`config.mk`:
```
export PLATFORM = sky130hd
export DESIGN_NAME = pifb_flag_bank
export DESIGN_NICKNAME = d
export VERILOG_FILES = /design/src/rtl/pifb_flag_bank.v
export VERILOG_INCLUDE_DIRS = /design/src /design/src/rtl
export SDC_FILE = /design/constraint.sdc
export NUM_CORES = 1
export LEC_CHECK = 0
export BUFFER_PORTS_ARGS = -buffer_cell sky130_fd_sc_hd__buf_2
export CORE_ASPECT_RATIO = 0.5
export CORE_MARGIN = 4
export CORE_UTILIZATION = 40
export CTS_CLUSTER_SIZE = 8
export DETAILED_ROUTE_END_ITERATION = 10
export PLACE_DENSITY = 0.71
export SLEW_MARGIN = 20
export SYNTH_ARGS = -nofsm -noshare
export SYNTH_HDL_FRONTEND = slang
export SYNTH_SLANG_ARGS = --single-unit
export TNS_END_PERCENT = 1
```
`constraint.sdc`:
```
create_clock -name pclk -period 1.43 [get_ports pclk]
set_clock_uncertainty 0.05 [all_clocks]
set_input_delay 0.2145 -clock pclk [delete_from_list [all_inputs] [get_ports pclk]]
set_output_delay 0.2145 -clock pclk [all_outputs]
set_load 0.005 [all_outputs]
```
`src/rtl/pifb_consts.vh`:
```
// register map, field positions, masks and reset values of the flag bank
`ifndef PIFB_CONSTS_VH
`define PIFB_CONSTS_VH

// apb byte offsets, one aligned word per register
`define PIFB_OFF_FLAGS_1    8'h00
`define PIFB_OFF_FLAGS_2    8'h04
`define PIFB_OFF_FLAGS_3    8'h08
`define PIFB_OFF_FLAGS_4    8'h0c
`define PIFB_OFF_FLAGS_5    8'h10
`define PIFB_OFF_ENABLE_1   8'h14
`define PIFB_OFF_ENABLE_2   8'h18
`define PIFB_OFF_ENABLE_3   8'h1c
`define PIFB_OFF_ENABLE_4   8'h20
`define PIFB_OFF_ENABLE_5   8'h24
`define PIFB_OFF_CONTROL    8'h28
`define PIFB_OFF_STATUS     8'h2c

// flag positions in periph_request_flags_1
`define PIFB_BIT_OSC_FAIL   7
`define PIFB_BIT_CLK_SW     6
`define PIFB_BIT_CONV       0
// flag positions in periph_request_flags_2
`define PIFB_BIT_ZERO_X     6
`define PIFB_BIT_COMP_TWO   1
`define PIFB_BIT_COMP_ONE   0
// flag positions in periph_request_flags_3
`define PIFB_BIT_RX_PEND    5
`define PIFB_BIT_TX_ROOM    4
`define PIFB_BIT_COLLISION  1
`define PIFB_BIT_SYNC_EVT   0
// flag positions in periph_request_flags_4
`define PIFB_BIT_TIMER8     1
`define PIFB_BIT_TIMER16    0
// flag positions in periph_request_flags_5
`define PIFB_BIT_CELL_LO    4
`define PIFB_BIT_GATE_DONE  0

// implemented bits per request register
`define PIFB_IMPL_1         8'hc1
`define PIFB_IMPL_2         8'h43
`define PIFB_IMPL_3         8'h33
`define PIFB_IMPL_4         8'h03
`define PIFB_IMPL_5         8'hf1
// read-only (status driven) bits per request register
`define PIFB_RO_3           8'h30

// control register fields
`define PIFB_CTL_GLOBAL_EN  0
`define PIFB_CTL_ZC_RISE_EN 1
`define PIFB_CTL_ZC_FALL_EN 2
`define PIFB_CTL_MASK       8'h07
// status register fields
`define PIFB_STS_SHIFT_EMPTY 0
`define PIFB_STS_IRQ_PEND    1

// reset values
`define PIFB_RST_FLAGS      8'h00
`define PIFB_RST_ENABLE     8'h00
`define PIFB_RST_CONTROL    8'h00

`endif

```
`src/rtl/pifb_flag_bank.v`:
```
// peripheral interrupt request flag bank with apb register access
// Contract
// - oscillator fail-safe event sets its flag; stays until software clears
// - clock switch ready sets its flag; stays until software clears
// - conversion complete sets converter flag; zero while none pending
// - unimplemented request bits always read zero
// - every flag resets to zero on any reset
// - enabled rising or falling zero-cross event sets its flag
// - comparator flags set on interrupt; second exists only on larger variant
// - receive flag is read-only, high while receive buffer holds data
// - transmit flag is read-only, high while transmit buffer has room
// - transmit flag shows room only; shift-empty status is separate
// - bus collision sets collision flag until software clears
// - synchronous port completion sets its flag; software clears
// - timer8 flag on postscale overflow, or period match at ratio one
// - timer16 overflow sets its flag until software clears
// - four logic cell flags in upper bits of fifth register
// - timer16 gate going inactive sets gate done flag
// - hardware-set flags are read/write; software clears by writing zero
// - no request interrupts without its enable and global enable
//
// Design decisions made here: the APB interface to the registers and the register offsets.
`timescale 1ns/10ps

`include "pifb_consts.vh"

module pifb_flag_bank #(
    parameter HAS_COMP_TWO = 1
) (
    input  wire        pclk,
    input  wire        presetn,
    input  wire        psel,
    input  wire        penable,
    input  wire        pwrite,
    input  wire [7:0]  paddr,
    input  wire [31:0] pwdata,
    input  wire [3:0]  pstrb,
    output wire [31:0] prdata,
    output wire        pready,
    output wire        pslverr,
    input  wire        osc_fail_evt,
    input  wire        clk_switch_ready_evt,
    input  wire        conv_done_evt,
    input  wire        zc_rise_evt,
    input  wire        zc_fall_evt,
    input  wire        comp_one_evt,
    input  wire        comp_two_evt,
    input  wire        rx_buf_not_empty,
    input  wire        tx_buf_has_room,
    input  wire        tx_shift_empty,
    input  wire        sync_collision_evt,
    input  wire        sync_done_evt,
    input  wire        timer8_postscale_ovf_evt,
    input  wire        timer8_period_match_evt,
    input  wire        timer8_ratio_one,
    input  wire        timer16_ovf_evt,
    input  wire        timer16_gate,
    input  wire [3:0]  logic_cell_evt,
    output wire        periph_irq_req
);

    // implemented bits; the comparator two flag vanishes on the small variant
    localparam [7:0]  IMPL_2_EFF = (HAS_COMP_TWO != 0) ? `PIFB_IMPL_2
                                   : (`PIFB_IMPL_2 & ~(8'h01 << `PIFB_BIT_COMP_TWO));
    localparam [39:0] IMPL_MASK  = {`PIFB_IMPL_5, `PIFB_IMPL_4, `PIFB_IMPL_3,
                                    IMPL_2_EFF, `PIFB_IMPL_1};
    localparam [39:0] RO_MASK    = {8'h00, 8'h00, `PIFB_RO_3, 8'h00, 8'h00};
    localparam [39:0] FLAG_RST   = {5{`PIFB_RST_FLAGS}};
    localparam [39:0] ENA_RST    = {5{`PIFB_RST_ENABLE}};

    reg  [39:0] flag_ff;
    reg  [39:0] nxt_flag;
    reg  [39:0] enable_ff;
    reg  [39:0] nxt_enable;
    reg  [7:0]  control_ff;
    reg  [7:0]  nxt_control;
    reg         gate_prev_ff;
    reg         shift_empty_ff;
    reg  [31:0] prdata_ff;
    reg  [31:0] nxt_prdata;
    reg         pready_ff;
    reg         pslverr_ff;
    reg         nxt_pslverr;
    reg         irq_ff;
    reg  [39:0] hw_set;
    reg  [39:0] hw_level;
    reg  [4:0]  flag_wr;
    reg  [4:0]  enable_wr;
    reg         control_wr;
    reg         addr_hit;
    wire        setup_phase;
    wire        access_done;
    wire        lane0_wr;
    wire        gate_fall;
    wire        zc_event;
    wire        timer8_event;
    wire        irq_any;

    // every register is a plain flop, so the bank never stretches an access;
    // a wait state would only hold the master without buying anything
    // the read value is captured at the setup edge, so an event landing on
    // that very edge is seen by the next read, not this one
    // hazard: a master that drops psel early still gets pready one cycle
    // later; the write then does not land because psel is low
    // apb handshake: one wait-free access cycle after each setup cycle
    assign setup_phase = psel & ~penable;
    assign access_done = psel & penable & pready_ff;
    // registers are 8 bits wide, so only byte lane 0 carries data
    assign lane0_wr    = access_done & pwrite & pstrb[0];

    // writes to unmapped offsets and to the status word fall to the default
    // branch and change nothing; the error flag comes from the read decode
    // a cleared strobe for lane 0 leaves every register untouched
    // register write decode
    always @* begin
        flag_wr    = 5'h00;
        enable_wr  = 5'h00;
        control_wr = 1'b0;
        case (paddr)
            `PIFB_OFF_FLAGS_1: begin
                flag_wr[0] = lane0_wr;
            end
            `PIFB_OFF_FLAGS_2: begin
                flag_wr[1] = lane0_wr;
            end
            `PIFB_OFF_FLAGS_3: begin
                flag_wr[2] = lane0_wr;
            end
            `PIFB_OFF_FLAGS_4: begin
                flag_wr[3] = lane0_wr;
            end
            `PIFB_OFF_FLAGS_5: begin
                flag_wr[4] = lane0_wr;
            end
            `PIFB_OFF_ENABLE_1: begin
                enable_wr[0] = lane0_wr;
            end
            `PIFB_OFF_ENABLE_2: begin
                enable_wr[1] = lane0_wr;
            end
            `PIFB_OFF_ENABLE_3: begin
                enable_wr[2] = lane0_wr;
            end
            `PIFB_OFF_ENABLE_4: begin
                enable_wr[3] = lane0_wr;
            end
            `PIFB_OFF_ENABLE_5: begin
                enable_wr[4] = lane0_wr;
            end
            `PIFB_OFF_CONTROL: begin
                control_wr = lane0_wr;
            end
            default: begin
                control_wr = 1'b0;
            end
        endcase
    end

    // the previous gate level resets low, so a gate that is already low at
    // reset release cannot fake an end of acquisition
    // limitation: a gate that is high at release and falls before the first
    // clock edge never sets the flag, though it is a real end of acquisition
    // gate fall detect
    assign gate_fall = gate_prev_ff & ~timer16_gate;

    // both edge enables reset low, so no zero-cross flag appears until
    // software picks at least one edge
    // edge enables qualify
    assign zc_event = (zc_rise_evt & control_ff[`PIFB_CTL_ZC_RISE_EN]) |
                      (zc_fall_evt & control_ff[`PIFB_CTL_ZC_FALL_EN]);

    assign timer8_event = timer8_ratio_one ? timer8_period_match_evt
                                           : timer8_postscale_ovf_evt;

    // events are taken as levels: each high cycle sets the flag again, so a
    // held event keeps the flag up even against software clears
    // status levels go in a separate vector since they are copied, not set
    // map every peripheral event onto its flag position
    always @* begin
        hw_set   = 40'h00_0000_0000;
        hw_level = 40'h00_0000_0000;
        hw_set[`PIFB_BIT_OSC_FAIL]        = osc_fail_evt;
        hw_set[`PIFB_BIT_CLK_SW]          = clk_switch_ready_evt;
        hw_set[`PIFB_BIT_CONV]            = conv_done_evt;
        hw_set[8 + `PIFB_BIT_ZERO_X]      = zc_event;
        hw_set[8 + `PIFB_BIT_COMP_TWO]    = comp_two_evt;
        hw_set[8 + `PIFB_BIT_COMP_ONE]    = comp_one_evt;
        hw_set[16 + `PIFB_BIT_COLLISION]  = sync_collision_evt;
        hw_set[16 + `PIFB_BIT_SYNC_EVT]   = sync_done_evt;
        hw_set[24 + `PIFB_BIT_TIMER8]     = timer8_event;
        hw_set[24 + `PIFB_BIT_TIMER16]    = timer16_ovf_evt;
        hw_set[32 + `PIFB_BIT_CELL_LO +: 4] = logic_cell_evt;
        hw_set[32 + `PIFB_BIT_GATE_DONE]  = gate_fall;
        hw_level[16 + `PIFB_BIT_RX_PEND]  = rx_buf_not_empty;
        hw_level[16 + `PIFB_BIT_TX_ROOM]  = tx_buf_has_room;
    end

    // priority per bit: unimplemented, then read-only status, then the
    // hardware set, then the software write, then hold
    // putting the set above the write means a clear in the same cycle as
    // an event loses, so no event is ever dropped; the cost is that
    // software must read back to be sure a clear took effect
    // per-bit next state of flags and enables
    genvar gi;
    generate
        for (gi = 0; gi < 40; gi = gi + 1) begin : g_bit
            always @* begin
                if (IMPL_MASK[gi] == 1'b0) begin
                    nxt_flag[gi] = 1'b0;
                end else if (RO_MASK[gi]) begin
                    nxt_flag[gi] = hw_level[gi];
                end else if (hw_set[gi]) begin
                    nxt_flag[gi] = 1'b1;
                end else if (flag_wr[gi / 8]) begin
                    nxt_flag[gi] = pwdata[gi % 8];
                end else begin
                    nxt_flag[gi] = flag_ff[gi];
                end
            end

            always @* begin
                if (IMPL_MASK[gi] == 1'b0) begin
                    nxt_enable[gi] = 1'b0;
                end else if (enable_wr[gi / 8]) begin
                    nxt_enable[gi] = pwdata[gi % 8];
                end else begin
                    nxt_enable[gi] = enable_ff[gi];
                end
            end
        end
    endgenerate

    // unused control bits are masked on write so they always read zero
    // control register next state
    always @* begin
        if (control_wr) begin
            nxt_control = pwdata[7:0] & `PIFB_CTL_MASK;
        end else begin
            nxt_control = control_ff;
        end
    end

    // enables exist only on implemented bits, so a stray enable write
    // cannot gate a bit that never sets; the request is registered below
    // and so appears one cycle after the flag
    // enable and global gating
    assign irq_any = (|(flag_ff & enable_ff)) & control_ff[`PIFB_CTL_GLOBAL_EN];

    // upper data bits stay zero for every register, mapped or not
    // an unmapped read gives zero data together with the error flag
    // read data and error answer, prepared in the setup cycle
    always @* begin
        nxt_prdata = 32'h0000_0000;
        addr_hit   = 1'b1;
        case (paddr)
            `PIFB_OFF_FLAGS_1: begin
                nxt_prdata[7:0] = flag_ff[7:0];
            end
            `PIFB_OFF_FLAGS_2: begin
                nxt_prdata[7:0] = flag_ff[15:8];
            end
            `PIFB_OFF_FLAGS_3: begin
                nxt_prdata[7:0] = flag_ff[23:16];
            end
            `PIFB_OFF_FLAGS_4: begin
                nxt_prdata[7:0] = flag_ff[31:24];
            end
            `PIFB_OFF_FLAGS_5: begin
                nxt_prdata[7:0] = flag_ff[39:32];
            end
            `PIFB_OFF_ENABLE_1: begin
                nxt_prdata[7:0] = enable_ff[7:0];
            end
            `PIFB_OFF_ENABLE_2: begin
                nxt_prdata[7:0] = enable_ff[15:8];
            end
            `PIFB_OFF_ENABLE_3: begin
                nxt_prdata[7:0] = enable_ff[23:16];
            end
            `PIFB_OFF_ENABLE_4: begin
                nxt_prdata[7:0] = enable_ff[31:24];
            end
            `PIFB_OFF_ENABLE_5: begin
                nxt_prdata[7:0] = enable_ff[39:32];
            end
            `PIFB_OFF_CONTROL: begin
                nxt_prdata[7:0] = control_ff;
            end
            `PIFB_OFF_STATUS: begin
                nxt_prdata[`PIFB_STS_SHIFT_EMPTY] = shift_empty_ff;
                nxt_prdata[`PIFB_STS_IRQ_PEND]    = irq_ff;
            end
            default: begin
                addr_hit = 1'b0;
            end
        endcase
        // unmapped: data zero, error flagged
        nxt_pslverr = ~addr_hit;
    end

    // reset only loads constants; the status copies restart from zero and
    // catch up one cycle after release
    // all state resets to zero
    always @(posedge pclk or negedge presetn) begin
        if (!presetn) begin
            flag_ff        <= FLAG_RST;
            enable_ff      <= ENA_RST;
            control_ff     <= `PIFB_RST_CONTROL;
            gate_prev_ff   <= 1'b0;
            shift_empty_ff <= 1'b0;
            irq_ff         <= 1'b0;
        end else begin
            flag_ff        <= nxt_flag;
            enable_ff      <= nxt_enable;
            control_ff     <= nxt_control;
            gate_prev_ff   <= timer16_gate;
            shift_empty_ff <= tx_shift_empty;
            irq_ff         <= irq_any;
        end
    end

    // answer flops clear outside the access cycle so a stale read value
    // never stands on the bus; writes return zero data
    // apb answer flops; pready is high only in the access cycle
    always @(posedge pclk or negedge presetn) begin
        if (!presetn) begin
            prdata_ff  <= 32'h0000_0000;
            pready_ff  <= 1'b0;
            pslverr_ff <= 1'b0;
        end else begin
            pready_ff <= setup_phase;
            if (setup_phase) begin
                // read data snapshot is one cycle old at the access edge
                prdata_ff  <= pwrite ? 32'h0000_0000 : nxt_prdata;
                pslverr_ff <= nxt_pslverr;
            end else begin
                prdata_ff  <= 32'h0000_0000;
                pslverr_ff <= 1'b0;
            end
        end
    end

    assign prdata         = prdata_ff;
    assign pready         = pready_ff;
    assign pslverr        = pslverr_ff;
    assign periph_irq_req = irq_ff;

endmodule // pifb_flag_bank

```
==> impl_metrics.json <==
{
  "hold_ws_ps": 54.7,
  "finalWorstPathRequiredPeriod_ps": 1430,
  "drt_iter0_drc": 258,
  "numPortBuffers": 51,
  "row_count": 20,
  "cts_max_path_buffers": 2,
  "clk_pin_slew_ps": 70,
  "wl_per_cell_um": 17.5,
  "layout_commonest_cell": "buf_2",
  "p_leak_nw": 1.70,
  "syn_avg_cell_area_um2": 11.1,
  "max_freq_mhz": 698,
  "fill_cells": 538,
  "gp_congestion": 0.907,
  "multi_input_area_mm2": 0.00131,
  "synth-seq-area-share_pct": 46.3,
  "clock_sinks": 49,
  "regArea_mm2": 0.00123,
  "timing.critical_path.buf_inv": 0,
  "path_cells": "and4_4 -> and2_4 -> nand2_4 -> mux2_2",
  "fin_nets": 409,
  "final_cell_mix": "buf_2, dfrtp_1, buf_4",
  "synth-seq-cells": 49,
  "die_x_um": 123,
  "fin_ws_ps": -2.54,
  "antenna_left": 0,
  "grt_pass1_vias": 2283,
  "cts_made_buffers": 5,
  "ys.flop_type": "dfrtp_1",
  "synthArstFlopShare_pct": 100,
  "overflow": 0,
  "die_h_um": 65.5,
  "ys.warnings.count": 0,
  "cp_slowest_cell": "dfrtp_1",
  "yosysUniqueCellTypes": 49,
  "hpwl_um": 5820,
  "maxSlewViolCount": 0,
  "endpoint_kind": "register",
  "drive_above_1_share_pct": 43.4,
  "hold_violations": 0,
  "syn2layout_area_growth_pct": 31.6,
  "route.detailed.drc": 0,
  "violations": "setup timing",
  "track_usage_pct": 19.3,
  "yosys.area.top_type": "dfrtp_1",
  "critical_path_class": "reg2reg",
  "p_per_area_mw_per_mm2": 830,
  "coreArea_mm2": 0.00623,
  "clk_latency_ps": 290,
  "vias": 2275,
  "critPathTopFamily": "simple AND/OR/NAND/NOR gates",
  "grt_pass1_wl_um": 11900,
  "ioPinCount": 105,
  "setup_viol": 1,
  "drtPass1Iterations": 5,
  "ctsRootBufferMaster": "clkbuf_16",
  "arrival_ps": 1550,
  "fin_setup_tns_ps": -2.54,
  "viasPerCell": 5.33,
  "grt_antenna_before_repair": 0,
  "dieArea_mm2": 0.00807,
  "cts_htree_levels": 2,
  "wirelength_um": 7450,
  "crit_path_start_kind": "register",
  "yosysTopAreaCellShare_pct": 46.3,
  "crit_fanout": 6,
  "maxCapViolCount": 0,
  "grt_start_max_net_pins": 50,
  "grt_setup_unrepaired": "true",
  "yosys-top-cells-area": "dfrtp_1, mux2_2, buf_4",
  "synth_edf_count": 0,
  "max-vdd-ir-drop_mv": 0.438,
  "hold_class": "in2reg",
  "post_cts_buffers": 0,
  "n_antenna_cell": 0,
  "cts_tree": "done",
  "status": "finished, violations left",
  "synth_area_mm2": 0.00265,
  "critPathRequiredTime_ps": 1550,
  "final.period_utilization_pct": 100,
  "syn_inst": 238,
  "cpPeakStageDelay_ps": 330,
  "initial_core_util_pct": 42.5
}
stage by stage:
step / util [%] / cells / setup WS, ps / instance area (µm²) / power [mW]
finish: 55.9 / 427 / -2.54 / 3480 / 2.89
global route: 55.9 / 427 / -58.3 / 3480 / 2.99
CTS: 55.9 / 427 / -4.20 / 3480 / 2.90
detailed placement: 52.8 / 415 / -185 / 3290 / 1.74
global placement: 52.8 / 415 / -178 / 3290 / 1.73
floorplan: - / 262 / -101 / 2800 / 1.59
registers in the layout, summed over array words and instances (netlist names):
signal	cells
flag_ff	17
prdata	7
pslverr	1
gate_prev_ff	1
shift_empty_ff	1
control_ff	3
periph_irq_req	1
enable_ff	17
pready	1
final cells by class:
type	count	area share, %
Clock buffer	5	3.59
Clock inverter	2	0.395
Inverter	8	0.862
Multi-Input combinational cell	174	37.5
Sequential cell	49	35.2
Tap cell	88	3.16
Timing Repair Buffer	101	19.3
cell families after synthesis:
logic type             Yosys count  share of synthesized area, %
AO/OA/AOI/OAI                   51                          15.2
buffers and inverters           39                          9.64
AND/OR/NAND/NOR                 69                          16.6
other                            1                         0.142
flip-flops                      49                          46.3
multiplexers                    29                          12.1
final timing paths:
path	start	to	slack, ps	depth (start not counted)
worst max-delay path	pready$_DFF_PN0_	enable_ff[17]$_DFFE_PN0P_	-3	4
worst min-delay path	logic_cell_evt[0]	flag_ff[36]$_DFFE_PN0P_	50	2
worst max register to register	pready$_DFF_PN0_	enable_ff[17]$_DFFE_PN0P_	-3	4
worst min register to register	flag_ff[16]$_DFFE_PN0P_	flag_ff[16]$_DFFE_PN0P_	490	1
max in group asynchronous	presetn	pready$_DFF_PN0_	700	3
min in group asynchronous	presetn	enable_ff[0]$_DFFE_PN0P_	390	3
worst reg2reg max path, cell delays in order, from the launching register on:
cell and delay, ps:
dfrtp_1 330, and4_4 270, and2_4 270, nand2_4 100, mux2_2 290
repair_timing:
| item | 4_1_cts | 5_1_grt |
|---|---|---|
| hold endpoints to repair | 53 | 0 |
| pin swaps | 1 | 2 |
| resized for setup | 2 | 1 |
| hold buffers | 5 | 0 |
| setup endpoints to repair | 33 | 22 |
cells in the mapped netlist, types with 4 or more instances:
cell	instances
mux2i_1	4
buf_4	26
nand4_1	5
nor2_1	17
nor3_1	4
mux2_2	25
a22o_1	8
dfrtp_1	49
a21oi_1	4
nand2_1	13
a32oi_1	4
a22oi_1	7
a211o_1	10
inv_1	8
power breakdown:
part           switching, mW  leakage [nW]  internal [mW]
clock                  0.522        0.0701          0.642
sequential           0.00656         0.600           1.40
combinational          0.175          1.03          0.149
routing by layer:
metal | global-route usage (%) | wire length [µm]
met5 | 0 | 0
met4 | 4.41 | 77
met3 | 2.84 | 693
met2 | 29.4 | 3280
met1 | 29.1 | 3400
No activity file was read; power rests on OpenSTA's default activity.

____________

INSTRUCTIONS TO FOLLOW:
Check every line of the records above for the string "upper". Copy those that hold it.

OUTPUT:
// - four logic cell flags in upper bits of fifth register
    // upper data bits stay zero for every register, mapped or not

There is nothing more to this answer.